__Exercise prompt__: The lines below starting at the line containing "export DETAILED_ROUTE_END_ITERATION = 8" and ending at the line containing "localparam logic [3:0] OP_MUL" are to be repeated exactly, with both ends kept and nothing else added.

(Saved entries)
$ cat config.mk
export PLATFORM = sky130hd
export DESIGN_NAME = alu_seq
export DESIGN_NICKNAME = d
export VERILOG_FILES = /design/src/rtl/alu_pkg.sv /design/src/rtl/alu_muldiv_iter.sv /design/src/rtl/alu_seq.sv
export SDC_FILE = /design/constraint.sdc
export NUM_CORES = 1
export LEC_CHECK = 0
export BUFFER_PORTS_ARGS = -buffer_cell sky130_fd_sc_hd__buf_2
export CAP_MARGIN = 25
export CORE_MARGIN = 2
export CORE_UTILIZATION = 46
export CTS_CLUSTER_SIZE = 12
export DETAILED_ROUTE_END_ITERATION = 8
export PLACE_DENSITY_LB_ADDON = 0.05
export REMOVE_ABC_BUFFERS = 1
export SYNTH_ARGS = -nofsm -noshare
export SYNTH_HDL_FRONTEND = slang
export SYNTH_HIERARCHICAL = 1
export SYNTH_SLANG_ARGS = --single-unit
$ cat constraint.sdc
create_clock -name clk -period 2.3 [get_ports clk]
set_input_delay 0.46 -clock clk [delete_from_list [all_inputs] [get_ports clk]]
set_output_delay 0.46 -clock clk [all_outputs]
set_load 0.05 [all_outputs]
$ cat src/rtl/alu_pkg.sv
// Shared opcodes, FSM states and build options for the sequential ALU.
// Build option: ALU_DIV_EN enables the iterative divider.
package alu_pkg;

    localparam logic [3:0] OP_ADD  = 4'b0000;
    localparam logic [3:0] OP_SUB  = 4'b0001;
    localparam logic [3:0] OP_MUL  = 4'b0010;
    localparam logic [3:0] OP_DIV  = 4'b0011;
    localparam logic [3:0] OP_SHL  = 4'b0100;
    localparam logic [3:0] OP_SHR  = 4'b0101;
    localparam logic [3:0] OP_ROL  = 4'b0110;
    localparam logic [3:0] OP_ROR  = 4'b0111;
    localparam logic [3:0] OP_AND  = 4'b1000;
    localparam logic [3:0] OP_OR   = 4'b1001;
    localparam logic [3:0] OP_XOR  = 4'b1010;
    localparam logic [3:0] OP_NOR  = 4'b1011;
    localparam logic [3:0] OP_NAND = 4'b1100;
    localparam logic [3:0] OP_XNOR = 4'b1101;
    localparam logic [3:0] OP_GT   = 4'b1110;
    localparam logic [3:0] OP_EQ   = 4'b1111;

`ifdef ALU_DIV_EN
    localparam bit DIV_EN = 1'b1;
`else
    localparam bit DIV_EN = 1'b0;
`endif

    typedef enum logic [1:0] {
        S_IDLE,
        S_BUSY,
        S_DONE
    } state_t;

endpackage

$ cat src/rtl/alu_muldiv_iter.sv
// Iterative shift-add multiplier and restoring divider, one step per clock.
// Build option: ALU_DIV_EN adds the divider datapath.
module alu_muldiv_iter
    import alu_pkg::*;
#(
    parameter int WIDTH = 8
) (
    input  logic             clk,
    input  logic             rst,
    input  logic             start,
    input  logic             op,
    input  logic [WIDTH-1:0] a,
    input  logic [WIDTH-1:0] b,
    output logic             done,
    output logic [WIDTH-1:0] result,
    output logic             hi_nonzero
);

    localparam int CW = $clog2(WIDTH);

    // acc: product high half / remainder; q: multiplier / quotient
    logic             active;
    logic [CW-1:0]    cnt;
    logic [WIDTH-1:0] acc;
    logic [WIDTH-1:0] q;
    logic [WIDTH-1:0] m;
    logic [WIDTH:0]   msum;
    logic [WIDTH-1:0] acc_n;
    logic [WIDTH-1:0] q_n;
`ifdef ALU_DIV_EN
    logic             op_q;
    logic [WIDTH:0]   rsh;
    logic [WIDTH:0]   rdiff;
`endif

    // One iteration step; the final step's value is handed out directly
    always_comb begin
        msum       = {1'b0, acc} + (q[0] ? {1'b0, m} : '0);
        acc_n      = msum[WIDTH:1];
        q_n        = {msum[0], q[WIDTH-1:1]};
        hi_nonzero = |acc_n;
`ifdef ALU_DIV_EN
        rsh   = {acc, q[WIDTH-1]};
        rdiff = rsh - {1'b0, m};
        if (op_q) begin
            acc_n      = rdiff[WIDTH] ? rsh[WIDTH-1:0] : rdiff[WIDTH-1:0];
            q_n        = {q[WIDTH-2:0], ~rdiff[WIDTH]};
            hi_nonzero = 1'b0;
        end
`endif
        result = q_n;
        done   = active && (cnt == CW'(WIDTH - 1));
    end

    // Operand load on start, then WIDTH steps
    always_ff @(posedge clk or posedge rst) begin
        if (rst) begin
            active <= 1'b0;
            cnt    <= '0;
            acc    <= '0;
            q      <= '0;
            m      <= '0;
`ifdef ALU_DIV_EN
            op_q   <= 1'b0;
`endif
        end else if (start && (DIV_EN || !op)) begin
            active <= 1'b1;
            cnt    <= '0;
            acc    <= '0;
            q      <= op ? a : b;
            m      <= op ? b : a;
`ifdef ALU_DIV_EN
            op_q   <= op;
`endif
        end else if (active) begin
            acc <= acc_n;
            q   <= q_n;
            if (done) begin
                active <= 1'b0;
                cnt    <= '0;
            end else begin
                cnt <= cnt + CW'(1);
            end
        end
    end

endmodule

__Solution for this task__:
export DETAILED_ROUTE_END_ITERATION = 8
export PLACE_DENSITY_LB_ADDON = 0.05
export REMOVE_ABC_BUFFERS = 1
export SYNTH_ARGS = -nofsm -noshare
export SYNTH_HDL_FRONTEND = slang
export SYNTH_HIERARCHICAL = 1
export SYNTH_SLANG_ARGS = --single-unit
$ cat constraint.sdc
create_clock -name clk -period 2.3 [get_ports clk]
set_input_delay 0.46 -clock clk [delete_from_list [all_inputs] [get_ports clk]]
set_output_delay 0.46 -clock clk [all_outputs]
set_load 0.05 [all_outputs]
$ cat src/rtl/alu_pkg.sv
// Shared opcodes, FSM states and build options for the sequential ALU.
// Build option: ALU_DIV_EN enables the iterative divider.
package alu_pkg;

    localparam logic [3:0] OP_ADD  = 4'b0000;
    localparam logic [3:0] OP_SUB  = 4'b0001;
    localparam logic [3:0] OP_MUL  = 4'b0010;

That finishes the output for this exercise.